Porphyry’s revealing tribute to Plotinus

Have you ever read Porphyry’s beautiful tribute to his Master and Guru, the wonderful Plotinus; the Platonic Philosopher-Mystic of whom the famous ancient literary critic Longinus admiringly said «set the principles of Pythagoras and of Plato in a clearer light than anyone before him» (and who may have been a close friend of Origen)? You should; here is an excerpt for you:

«Good and kindly, singularly gentle and engaging: thus the oracle presents him, and so in fact we found him. Sleeplessly alert – Apollo tells – pure of soul, ever striving towards the Divine which he loved with all his being, he laboured strenuously to free himself and rise above the bitter waves of this blood-drenched life:

and this is why to Plotinus – god-like and lifting himself often, by the ways of meditation and by the methods Plato teaches in the Banquet [the Symposium; the dialogue], to the first and all-transcendent God – that God appeared, the God who has neither shape nor form but sits enthroned [so to speak] above the Intellectual Principle and the entire Intellectual [Noetic] Sphere.
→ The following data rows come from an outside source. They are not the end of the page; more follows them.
**src/rtl/dfh_chain_responder_if.sv**
```systemverilog
// AVMM CSR port bundle for the DFH chain responder, plus a read-only view of
// the responder's control state for checkers.
interface dfh_chain_responder_if #(
  parameter int ADDR_W = 20
);
  // Handshake: a request (avmm_read or avmm_write high) is accepted on a rising
  // clk edge only while avmm_waitrequest is 0. Each accepted read returns exactly
  // one avmm_readdatavalid pulse, in issue order. Writes return nothing.
  logic [ADDR_W-1:0] avmm_address;
  logic              avmm_read;
  logic              avmm_write;
  logic [63:0]       avmm_writedata;
  logic [7:0]        avmm_byteenable;
  logic              avmm_waitrequest;
  logic [63:0]       avmm_readdata;
  logic              avmm_readdatavalid;
  logic [1:0]        dbg_state;

  modport master (
    output avmm_address, avmm_read, avmm_write, avmm_writedata, avmm_byteenable,
    input  avmm_waitrequest, avmm_readdata, avmm_readdatavalid, dbg_state
  );

  modport slave (
    input  avmm_address, avmm_read, avmm_write, avmm_writedata, avmm_byteenable,
    output avmm_waitrequest, avmm_readdata, avmm_readdatavalid, dbg_state
  );
endinterface

```
**src/rtl/dfh_chain_responder.sv**
```systemverilog
// Serves a linked list of Device Feature Headers over AVMM: each STRIDE window
// holds a read-only DFH qword at +0 and a byte-writable scratchpad at +8.
module dfh_chain_responder #(
  parameter int           NUM_FEATURES = 4,
  parameter logic [23:0]  STRIDE       = 24'h1000,
  parameter int           ADDR_W       = 20,
  parameter int           RD_LATENCY   = 2,
  parameter logic [191:0] FEAT_IDS     = {16{12'h000}},
  parameter logic [3:0]   FEAT_MAJOR   = 4'h0,
  parameter logic [3:0]   FEAT_MINOR   = 4'h0
) (
  input  logic                  clk,
  input  logic                  rst,
  dfh_chain_responder_if.slave  bus,
  output logic                  proto_err
);

  localparam int SH    = $clog2(STRIDE);
  localparam int IDX_W = ADDR_W - SH;
  localparam logic [SH-1:0] SCR_OFF = SH'(8);

  typedef enum logic [1:0] {
    ST_RESET = 2'd0,
    ST_INIT  = 2'd1,
    ST_READY = 2'd2
  } state_t;

  state_t state;
  state_t state_nx;
  logic   wait_req;

  logic [ADDR_W-1:0]       addr;
  logic [IDX_W-1:0]        idx;
  logic [SH-1:0]           off;
  logic [NUM_FEATURES-1:0] hit_dfh;
  logic [NUM_FEATURES-1:0] hit_scr;
  logic [63:0]             rd_data;

  logic rd_acc;
  logic wr_acc;

  logic [63:0]           scratch  [NUM_FEATURES];
  logic [RD_LATENCY-1:0] vld_pipe;
  logic [63:0]           dat_pipe [RD_LATENCY];

  function automatic logic [63:0] dfh_word(input int k);
    logic [63:0] w;
    w          = '0;
    w[63:60]   = (k == 0) ? 4'h4 : 4'h3;
    w[51:48]   = FEAT_MINOR;
    w[40]      = (k == NUM_FEATURES - 1);
    w[39:16]   = (k == NUM_FEATURES - 1) ? 24'h0 : STRIDE;
    w[15:12]   = FEAT_MAJOR;
    w[11:0]    = FEAT_IDS[12*k +: 12];
    return w;
  endfunction

  // Control FSM: RESET while rst is high, one INIT cycle to clear state, then
  // READY for good.
  always_ff @(posedge clk or posedge rst) begin
    if (rst) begin
      state <= ST_RESET;
    end else begin
      state <= state_nx;
    end
  end

  always_comb begin
    state_nx = state;
    wait_req = 1'b1;
    case (state)
      ST_RESET: state_nx = ST_INIT;
      ST_INIT:  state_nx = ST_READY;
      ST_READY: wait_req = 1'b0;
      default:  state_nx = ST_RESET;
    endcase
  end

  assign bus.avmm_waitrequest = wait_req;
  assign bus.dbg_state        = state;

  // A simultaneous read+write serves the read and drops the write.
  assign rd_acc = (state == ST_READY) && bus.avmm_read;
  assign wr_acc = (state == ST_READY) && bus.avmm_write && !bus.avmm_read;

  // Window index and offset come straight from address bits; an address past
  // the chain simply matches no feature.
  assign addr = bus.avmm_address;
  assign idx  = addr[ADDR_W-1:SH];
  assign off  = addr[SH-1:0];

  always_comb begin
    hit_dfh = '0;
    hit_scr = '0;
    for (int k = 0; k < NUM_FEATURES; k++) begin
      hit_dfh[k] = (idx == IDX_W'(k)) && (off == '0);
      hit_scr[k] = (idx == IDX_W'(k)) && (off == SCR_OFF);
    end
  end

  always_comb begin
    rd_data = '0;
    for (int k = 0; k < NUM_FEATURES; k++) begin
      if (hit_dfh[k]) begin
        rd_data = dfh_word(k);
      end
      if (hit_scr[k]) begin
        rd_data = scratch[k];
      end
    end
  end

  always_ff @(posedge clk or posedge rst) begin
    if (rst) begin
      for (int k = 0; k < NUM_FEATURES; k++) begin
        scratch[k] <= '0;
      end
    end else if (state == ST_INIT) begin
      for (int k = 0; k < NUM_FEATURES; k++) begin
        scratch[k] <= '0;
      end
    end else if (wr_acc) begin
      for (int k = 0; k < NUM_FEATURES; k++) begin
        for (int b = 0; b < 8; b++) begin
          if (hit_scr[k] && bus.avmm_byteenable[b]) begin
            scratch[k][8*b +: 8] <= bus.avmm_writedata[8*b +: 8];
          end
        end
      end
    end
  end

  // Read data is zeroed at entry so the output needs no gating on valid.
  always_ff @(posedge clk or posedge rst) begin
    if (rst) begin
      vld_pipe <= '0;
      for (int i = 0; i < RD_LATENCY; i++) begin
        dat_pipe[i] <= '0;
      end
    end else begin
      vld_pipe[0] <= rd_acc;
      dat_pipe[0] <= rd_acc ? rd_data : 64'h0;
      for (int i = 1; i < RD_LATENCY; i++) begin
        vld_pipe[i] <= vld_pipe[i-1];
        dat_pipe[i] <= dat_pipe[i-1];
      end
    end
  end

  assign bus.avmm_readdatavalid = vld_pipe[RD_LATENCY-1];
  assign bus.avmm_readdata      = dat_pipe[RD_LATENCY-1];

  always_ff @(posedge clk or posedge rst) begin
    if (rst) begin
      proto_err <= 1'b0;
    end else if ((state == ST_READY) && bus.avmm_read && bus.avmm_write) begin
      proto_err <= 1'b1;
    end
  end

endmodule
```
**src/flat_wrapper.sv**
```systemverilog
// flat-port wrapper written by rule: the top's interface ports become plain ports
module dfh_chain_responder_flat 
#(
  parameter int           NUM_FEATURES = 4,
  parameter logic [23:0]  STRIDE       = 24'h1000,
  parameter int           ADDR_W       = 20,
  parameter int           RD_LATENCY   = 2,
  parameter logic [191:0] FEAT_IDS     = {16{12'h000}},
  parameter logic [3:0]   FEAT_MAJOR   = 4'h0,
  parameter logic [3:0]   FEAT_MINOR   = 4'h0
)
  (clk, rst, proto_err, bus_avmm_address, bus_avmm_read, bus_avmm_write, bus_avmm_writedata, bus_avmm_byteenable, bus_avmm_waitrequest, bus_avmm_readdata, bus_avmm_readdatavalid, bus_dbg_state);
  dfh_chain_responder_if #(.ADDR_W(ADDR_W)) bus_i ();
  input  logic clk;
  input  logic rst;
  output logic proto_err;
  input wire logic [$bits(bus_i.avmm_address)-1:0] bus_avmm_address;
  input wire logic [$bits(bus_i.avmm_read)-1:0] bus_avmm_read;
  input wire logic [$bits(bus_i.avmm_write)-1:0] bus_avmm_write;
  input wire logic [$bits(bus_i.avmm_writedata)-1:0] bus_avmm_writedata;
  input wire logic [$bits(bus_i.avmm_byteenable)-1:0] bus_avmm_byteenable;
  output wire logic [$bits(bus_i.avmm_waitrequest)-1:0] bus_avmm_waitrequest;
  output wire logic [$bits(bus_i.avmm_readdata)-1:0] bus_avmm_readdata;
  output wire logic [$bits(bus_i.avmm_readdatavalid)-1:0] bus_avmm_readdatavalid;
  output wire logic [$bits(bus_i.dbg_state)-1:0] bus_dbg_state;
  assign bus_i.avmm_address = bus_avmm_address;
  assign bus_i.avmm_read = bus_avmm_read;
  assign bus_i.avmm_write = bus_avmm_write;
  assign bus_i.avmm_writedata = bus_avmm_writedata;
  assign bus_i.avmm_byteenable = bus_avmm_byteenable;
  assign bus_avmm_waitrequest = bus_i.avmm_waitrequest;
  assign bus_avmm_readdata = bus_i.avmm_readdata;
  assign bus_avmm_readdatavalid = bus_i.avmm_readdatavalid;
  assign bus_dbg_state = bus_i.dbg_state;
  dfh_chain_responder #(.NUM_FEATURES(NUM_FEATURES), .STRIDE(STRIDE), .ADDR_W(ADDR_W), .RD_LATENCY(RD_LATENCY), .FEAT_IDS(FEAT_IDS), .FEAT_MAJOR(FEAT_MAJOR), .FEAT_MINOR(FEAT_MINOR)) u_core (.clk(clk), .rst(rst), .bus(bus_i), .proto_err(proto_err));
endmodule
```
**config.mk**
```make
export PLATFORM = sky130hd
export DESIGN_NAME = dfh_chain_responder_flat
export DESIGN_NICKNAME = d
export VERILOG_FILES = /design/src/rtl/dfh_chain_responder_if.sv /design/src/rtl/dfh_chain_responder.sv /design/src/flat_wrapper.sv
export SDC_FILE = /design/constraint.sdc
export NUM_CORES = 1
export LEC_CHECK = 0
export ABC_AREA = 1
export CORE_MARGIN = 1.5
export CORE_UTILIZATION = 42
export DETAILED_ROUTE_END_ITERATION = 10
export PLACE_DENSITY = 0.7
export SYNTH_ARGS = -nofsm -noshare
export SYNTH_HDL_FRONTEND = slang
export SYNTH_SLANG_ARGS = --single-unit
```
**constraint.sdc**
```tcl
create_clock -name clk -period 15.12 [get_ports clk]
set_input_delay 2.268 -clock clk [delete_from_list [all_inputs] [get_ports clk]]
set_output_delay 2.268 -clock clk [all_outputs]
set_load 0.005 [all_outputs]
```
# [After elaboration in Yosys (flattened, before gate mapping)]
# Cells that the tools add are included.
[op_classes] n_eq_ne=6 muxes=45 n_reduce_logical=113
[op_table] cell="two-way mux 256 bit" count=2
[op_table] cell="two-way mux 64 bit" count=8
[op_table] cell="two-way mux 8 bit" count=32
[op_table] cell="nonzero test 2 bit" count=33
[op_table] cell="AND reduction 2 bit" count=32
[op_table] cell="two-way mux 63 bit" count=1
[op_table] cell="logical AND 1 bit" count=44
[op_table] cell="== test 8 x 2 -> 1 bit, second input constant" count=2
[op_table] cell="== test 12 x 4 -> 1 bit, second input constant" count=1
[op_table] cell="zero test 12 bit" count=1
[op_table] cell="== test 8 x 1 -> 1 bit, second input constant" count=1
[op_table] cell="zero test 8 bit" count=1
[op_table] cell="one-hot mux 2 bit (3 select lines)" count=1
[op_table] cell="== test 2 x 1 -> 1 bit, second input constant" count=1
[op_table] cell="== test 2 bit, second input constant" count=1
[op_table] cell="zero test 2 bit" count=1
[op_table] cell="zero test 1 bit" count=1
[op_table] cell="two-way mux 1 bit" count=1
[totals] register_bits=389 out_inout_bits=69 elab_cells=201

# [Depth between registers and ports, before layout]
# Gate-level depths: netlist of the first run.
[depth] word_depth=11 mapped_depth=11 ltp_nobuf=10

# [Least setup slack after synthesis of the first run]
# OpenSTA, ideal clock, no wires.
[synth_timing] path_type="input to register" start="in bus_avmm_address[19]" end="reg u_core.scratch[144] (netlist bit)" setup_ns=0.122 arrival_time_ns=3.458 setup_slack_ns=11.539 path_stages=10 n_path_buf=2 path_cell_list="nor2_1 -> nand2_2 -> nor2_2 -> nand3_1 -> buf_4 -> nor2_1 -> nor2_1 -> buf_2 -> nand2_1 -> o21ai_1"
[synth_via] elab_chain_len=5
[synth_rtl] element="start, declared" line_no="flat_wrapper.sv:17" source="input wire logic [$bits(bus_i.avmm_address)-1:0] bus_avmm_address;"
[synth_rtl] element="== test 8 x 1 -> 1 bit" line_no="dfh_chain_responder.sv:97" source="hit_scr[k] = (idx == IDX_W'(k)) && (off == SCR_OFF);"
[synth_rtl] element="logical AND 1 bit" line_no="dfh_chain_responder.sv:97"
[synth_rtl] element="logical AND 1 bit" line_no="dfh_chain_responder.sv:125" source="if (hit_scr[k] && bus.avmm_byteenable[b]) begin"
[synth_rtl] element="nonzero test 2 bit (no line)"
[synth_rtl] element="AND reduction 2 bit (no line)"
[synth_rtl] element="end signal, assigned by index" line_no="dfh_chain_responder.sv:126" source="scratch[k][8*b +: 8] <= bus.avmm_writedata[8*b +: 8];"
[synth_rtl] element="end, declared" line_no="dfh_chain_responder.sv:42" source="logic [63:0] scratch [NUM_FEATURES];"
# No other way between the ends.
# A chain may end at the register's enable or synchronous reset.

# [Worst setup path after layout of the first run]
[layout_timing] start="in bus_avmm_address[3]" end="reg u_core.scratch[93] (netlist bit)"
[layout_via] elab_chain_len=5
[layout_rtl] element="== test 12 x 4 -> 1 bit" line_no="dfh_chain_responder.sv:97"
[layout_rtl] element="logical AND 1 bit" line_no="dfh_chain_responder.sv:97"
[layout_rtl] element="logical AND 1 bit" line_no="dfh_chain_responder.sv:125"
[layout_rtl] element="nonzero test 2 bit (no line)"
[layout_rtl] element="AND reduction 2 bit (no line)"
# No other way between the ends.

==> results of run 1 <==
==> layer usage <==
layer / vias to the layer above / global-route usage, % / part of all wire, %
met1: 5783 / 28.3 / 46
li1: 5610 / - / -
met4: 0 / 6.42 / 2.7
met2: 414 / 30.4 / 46
met3: 71 / 2.93 / 5.7
met5: - / 0 / 0
==> path summary, 6_finish.rpt <==
check	startpoint	to	slack [ns]	cells after the start
max in group asynchronous	rst	u_core.bus.avmm_readdata[0]$_DFF_PP0_	10.46	4
setup / recovery	bus_avmm_address[3]	u_core.scratch[93]$_DFFE_PP0P_	9.80	9
hold / removal	u_core.dat_pipe[66]$_DFF_PP0_	u_core.bus.avmm_readdata[2]$_DFF_PP0_	0.35	0
hold reg to reg	u_core.dat_pipe[66]$_DFF_PP0_	u_core.bus.avmm_readdata[2]$_DFF_PP0_	0.35	0
setup reg to reg	u_core.bus.dbg_state[0]$_DFFE_PP0P_	u_core.scratch[255]$_DFFE_PP0P_	12.66	7
min in group asynchronous	rst	u_core.bus.avmm_readdata[12]$_DFF_PP0_	2.23	2
==> cell families (layout without fill, tap and decap cells) <==
logic type,count (synthesis),count (layout)
AND/OR/NAND/NOR,731,731
flip-flops,389,389
AO/OA/AOI/OAI,340,340
buffers and inverters,190,271
==> layout make-up <==
cell class | instances | area share [%]
inverters | 22 | 0.484
flip-flops and latches | 389 | 52.3
clock inverters | 12 | 0.699
well taps | 511 | 3.43
multi-input cells | 1071 | 27.2
clock buffers | 58 | 6.46
repair buffers | 179 | 9.42
==> through the flow <==
| stage | hold slack, ns | power, W | setup WS, ns |
|---|---|---|---|
| 2_1_floorplan | 0.331 | 0.00109 | 2.04 |
| 3_3_place_gp | 0.333 | 0.00114 | 9.34 |
| 3_5_place_dp | 0.335 | 0.00114 | 9.26 |
| 4_1_cts | 0.348 | 0.00213 | 9.82 |
| 5_1_grt | 0.351 | 0.00218 | 9.50 |
| 6_report | 0.346 | 0.00211 | 9.80 |
==> where the power goes <==
| part | switching, W | total [W] | internal (W) |
|---|---|---|---|
| combinational | 0.0000478 | 0.0000741 | 0.0000263 |
| clock | 0.000402 | 0.000990 | 0.000588 |
| sequential | 0.0000000637 | 0.00104 | 0.00104 |
| total | 0.000450 | 0.00211 | 0.00166 |
==> synthesized netlist by cell type <==
cell type | instances | area share [%]
buf_6 | 18 | 1.3
nand4_1 | 122 | 4.8
buf_4 | 69 | 3.3
buf_1 | 5 | 0.12
nor3_1 | 1 | 0.031
nor2_1 | 126 | 3.0
inv_1 | 20 | 0.47
buf_2 | 34 | 1.1
nand2_1 | 402 | 9.5
clkbuf_1 | 42 | 0.99
a31oi_1 | 1 | 0.039
nor2_2 | 3 | 0.12
o21ai_1 | 123 | 3.9
nor2_8 | 1 | 0.13
o21a_1 | 1 | 0.047
a21oi_1 | 65 | 2.0
a31oi_2 | 3 | 0.24
nor2_4 | 3 | 0.21
nand2_2 | 3 | 0.12
o21bai_1 | 1 | 0.047
inv_2 | 2 | 0.047
a31oi_4 | 5 | 0.67
o21ai_0 | 141 | 4.4
nor3_4 | 1 | 0.10
nand3b_4 | 1 | 0.13
nand3_1 | 66 | 2.1
dfrtp_1 | 389 | 61
nand2_4 | 2 | 0.14
==> registers in the layout (all words and copies together), names as in the netlist <==
name                      flops
u_core.bus.dbg_state          2
u_core.dat_pipe              64
u_core.bus.avmm_readdata     64
u_core.proto_err              1
u_core.vld_pipe               2
u_core.scratch              256
==> metrics.yaml, run 1 <==
crit_slowest_cell: "nor2_4"
drt_pass1_iterations: 6
status: "finished clean"
placed_cells: 2172
synth_cell_types: 28
initial_core_util_pct: 42.5
hpwl_mm: 23.3
io_buffers: 164
cp.arrival_ns: 5.71
layout.cells.non_filler: 2242
period_share_pct: 35.2
cts_buffers: 41
worstSetupStartpointType: "input pin"
synthSimpleGateAreaFrac_pct: 20.3
track_usage_pct: 19.6
clock_path_buffers: 3
crit_top_cell: "nand2_1"
antenna_found_initial: 0
syn_area_per_cell_um2: 9.65
antenna_cells: 0
numClockSinks: 389
report.final.hold_viol_count: 0
clk_pin_slew_ns: 0.06
synth-compound-area-share_pct: 11.4
grt_start_max_net_pins: 101
yosysSeqAreaShare_pct: 61.1
insertion_delay_ns: 0.53
layout_common_cells: "nand2_1 (402), dfrtp_1 (389), clkdlybuf4s50_1 (164), o21ai_0 (141), nor2_1 (125)"
io_pins: 165
syn-num-nets: 1746
rsz0062_at_grt: "false"
cts_resized: 0
drive_above_1_share_pct: 6.07
dieArea_um2: 39100
grt_pass1_wl_mm: 61.2
max_freq_mhz: 188
cts_root_buf: "clkbuf_16"
final.fill_count: 3465
postLayoutCoreUtil_pct: 49.7
multi_input_area_um2: 5060
worstSetupEndpointType: "flop"
post_cts_buffers: 0
synth_top_family_by_area: "simple AND/OR/NAND/NOR gates"
cts_tree: "yes"
max_stage_delay_ns: 0.78
rows: 71
yosys_warnings: 0
grt_pass1_vias: 11500
clock_tree.htree_level_count: 2
relSlewSlack_pct: 27.1
cts_hold_buf: 0
maxCapViolCount: 0
period_minus_slack_ns: 5.32
finalClockSkew_ns: 0.00719
synth.area.mux_share_pct: 0
die_h_um: 198
routed_via_density: 5.30
required_ns: 15.51
ant_nets: 0
setup_tns_ns: 0
cp_max_fo: 46
nets: 1800
drc: 0
worst_slew_pin_slew_ns: 1.09
dpl_cell_area_um2: 17300
grt_overflow: 0
final_common_cell: "nand2_1"
postLayoutCellArea_um2: 18600
synth_fa_ha_area_share_pct: 0
totalWireLength_mm: 37.8
wl_per_cell_um: 16.9
hold_class: "flop to flop"
netlist_instances: 1650
syn_area_um2: 15900
regArea_um2: 9730
synth-seq-cells: 389
via_count: 11900
syn2layout_area_growth_pct: 16.9
crit_chain: "clkdlybuf4s50_1, nand2_1, nor2_4, nand2_2, nor2_8, buf_4, a31oi_2, nand2_1, o21ai_1"
critPathKind: "input pin to flop"
power.density_nw_per_um2: 113
synth-xor-area-share_pct: 0
ir_worst_vdd_v: 0.0000699
path_delay_family: "simple AND/OR/NAND/NOR gates"
drtIter0Drc: 1023
core_um2: 37500
setup_viol: 0
power.leakage_nw: 8.47
path_buf_inv: 2
place.gp.congestion: 0.788
maxSlewViolCount: 0
die_w_um: 198
Note: power is estimated with default switching activity, not from simulation.
==> run 2: changes to the inputs <==
--- a/config.mk
+++ b/config.mk
@@ -9,7 +9,7 @@
 export CORE_MARGIN = 1.5
 export CORE_UTILIZATION = 42
 export DETAILED_ROUTE_END_ITERATION = 10
-export PLACE_DENSITY = 0.7
+export PLACE_DENSITY = 0.72
 export SYNTH_ARGS = -nofsm -noshare
 export SYNTH_HDL_FRONTEND = slang
 export SYNTH_SLANG_ARGS = --single-unit
==> constraint.sdc (replaced) <==
create_clock -name clk -period 4.5 [get_ports clk]
set_input_delay 0.675 -clock clk [delete_from_list [all_inputs] [get_ports clk]]
set_output_delay 0.675 -clock clk [all_outputs]
set_load 0.005 [all_outputs]
==> run 2 against run 1 <==
Net effect:
- via count is 1.1% higher
- clock skew rose by 0.0017 ns
- clock-buffer cell count is 1 lower
- global-route usage increased by 0.59 points
- first-iteration DRC count increased by 7.7%
==> metrics.yaml, run 2 (synthesis gave the netlist of run 1 again) <==
post_cts_buffers: 0  # unchanged
place.gp.congestion: 0.782  # was 0.788
holdCritStartpoint: "u_core.dat_pipe[100]$_DFF_PP0_"  # was u_core.dat_pipe[66]$_DFF_PP0_
numClockSinks: 389  # unchanged
report.final.hold_viol_count: 0  # unchanged
cp_max_fo: 16  # was 46
ir_worst_vdd_v: 0.000216  # was 0.0000699 V
cts_buffers: 40  # was 41
wl_per_cell_um: 17.1  # was 16.9 um
nets: 1808  # was 1800
period_minus_slack_ns: 2.80
setup_viol: 0  # unchanged
worstSetupStartpointType: "input pin"  # unchanged
min_to: "u_core.bus.avmm_readdata[36]$_DFF_PP0_"  # was u_core.bus.avmm_readdata[2]$_DFF_PP0_
layout.cells.non_filler: 2251  # was 2242
totalWireLength_mm: 38.4  # was 37.8 mm
cts_tree: "yes"  # unchanged
layout_common_cells: "nand2_1 (402), dfrtp_1 (389), clkdlybuf4s50_1 (164), o21ai_0 (141), nor2_1 (125)"  # unchanged
via_count: 12000  # was 11.9k
rsz0062_at_grt: "false"  # unchanged
final.fill_count: 3437  # was 3465
required_ns: 4.86  # was 15.51 ns
drtIter0Drc: 1102  # was 1023
ant_nets: 0  # unchanged
rows: 71  # unchanged
antenna_found_initial: 0  # unchanged
drc: 0  # unchanged
clock_tree.htree_level_count: 2  # unchanged
maxCapViolCount: 0  # unchanged
r2r_end: "u_core.scratch[252]$_DFFE_PP0P_"  # was u_core.scratch[255]$_DFFE_PP0P_
io_pins: 165  # unchanged
pwr-share-seq_pct: 48.8  # was 49.5%
largest_reg_flops: 256  # unchanged
period_share_pct: 62.2
relSlewSlack_pct: 24.6  # was 27.1%
track_usage_pct: 20.2  # was 19.6%
power_frac_clock_pct: 47.6  # was 47.0%
power_switching_w: 0.00149  # was 0.000450 W
insertion_delay_ns: 0.52  # was 0.53 ns
syn2layout_area_growth_pct: 17.8  # was 16.9%
r2r_slack_ns: 2.18  # was 12.66 ns
switching_share_pct: 20.7  # was 21.4%
cts_hold_buf: 0  # unchanged
grt_pass1_vias: 12000  # was 11.5k
worstSetupEndpointType: "flop"  # unchanged
routed_via_density: 5.33  # was 5.30
reg2reg_depth: 7  # unchanged
cts_resized: 0  # unchanged
io_buffers: 164  # unchanged
final_common_cell: "nand2_1"  # unchanged
cts_root_buf: "clkbuf_16"  # unchanged
die_w_um: 198  # unchanged
placed_cells: 2181  # was 2172
r2r-start: "u_core.bus.dbg_state[1]$_DFFE_PP0P_"  # was u_core.bus.dbg_state[0]$_DFFE_PP0P_
power.density_nw_per_um2: 382  # was 113 nW/um^2
setup_tns_ns: 0  # unchanged
initial_core_util_pct: 42.5  # unchanged
grt_pass1_wl_mm: 62.9  # was 61.2 mm
multi_input_area_um2: 5060  # unchanged
grt_overflow: 0  # unchanged
critPathKind: "input pin to flop"  # unchanged
internal_power_w: 0.00568  # was 0.00166 W
regArea_um2: 9730  # unchanged
regMostFlops: "u_core.scratch"  # unchanged
worst_slew_pin_slew_ns: 1.13  # was 1.09 ns
power.leakage_nw: 8.55  # was 8.47 nW
hold_class: "flop to flop"  # unchanged
die_h_um: 198  # unchanged
status: "finished clean"  # unchanged
finalClockSkew_ns: 0.00889  # was 0.00719 ns
cp.arrival_ns: 3.15  # was 5.71 ns
maxSlewViolCount: 0  # unchanged
pwr-share-comb_pct: 3.6  # was 3.5%
hpwl_mm: 23.7  # was 23.3 mm
grt_start_max_net_pins: 90  # was 101
drive_above_1_share_pct: 6.78  # was 6.07%
clk_pin_slew_ns: 0.06  # about the same
core_um2: 37500  # unchanged
drt_pass1_iterations: 5  # was 6
clock_path_buffers: 3  # unchanged
dieArea_um2: 39100  # unchanged
min_path_cells: 0  # unchanged
max_freq_mhz: 357
antenna_cells: 0  # unchanged
-- run 2: changes by cell type in the layout (fill, tap and decap cells not counted), sizes merged --
cell / delta
inv: -2
buf: +9
clkinvlp: +1
bufinv: +2
clkbuf: -1
-- run 2: through the flow --
step	worst slack, ns	cell area, um^2	total power (W)	utilization (%)	hold WS, ns
6_report	1.70	18800	0.00717	50.0	0.345
5_1_grt	1.47	18800	0.00740	50.0	0.351
4_1_cts	1.75	18800	0.00725	50.0	0.348
3_5_place_dp	1.20	17400	0.00383	46.4	0.335
3_3_place_gp	1.29	17400	0.00383	46.4	0.332
2_1_floorplan	-1.41	15900	0.00368	-	0.331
‘There was shown to Plotinus the End ever near’: for the End, the One End, of his life was to become Whole, to approach to the God over all: and four times, during the period I passed with him, he achieved this End, by no mere latent fitness but by the ineffable Act.

To this God, I also declare, I Porphyry, that in my sixty-eighth year I too was once admitted and I entered into Union.

We are told that often when he was leaving the way, the gods set him on the true path again, pouring down before him a dense shaft of light; here we are to understand that in his writing he was overlooked and guided by the divine powers.

‘In this sleepless vision [a term used by Plato, in his «Republic»] within and without,’ the oracle says, ‘your eyes have beheld sights many and fair not vouchsafed to all that take the Philosophic Path’: contemplation in man may sometimes be more than human, but compare it with the True Knowing of the gods and, wonderful though it be, it can never plunge into the depths their Divine Vision fathoms.

Bust of the philosopher Plotinus.
The head of the amazing Plotinus, a philosopher adhering to the Platonic Tradition. Image credit: Wikimedia Commons

This post was originally published on my profile at Academia.edu back in October 2024. It received 220 views and five likes.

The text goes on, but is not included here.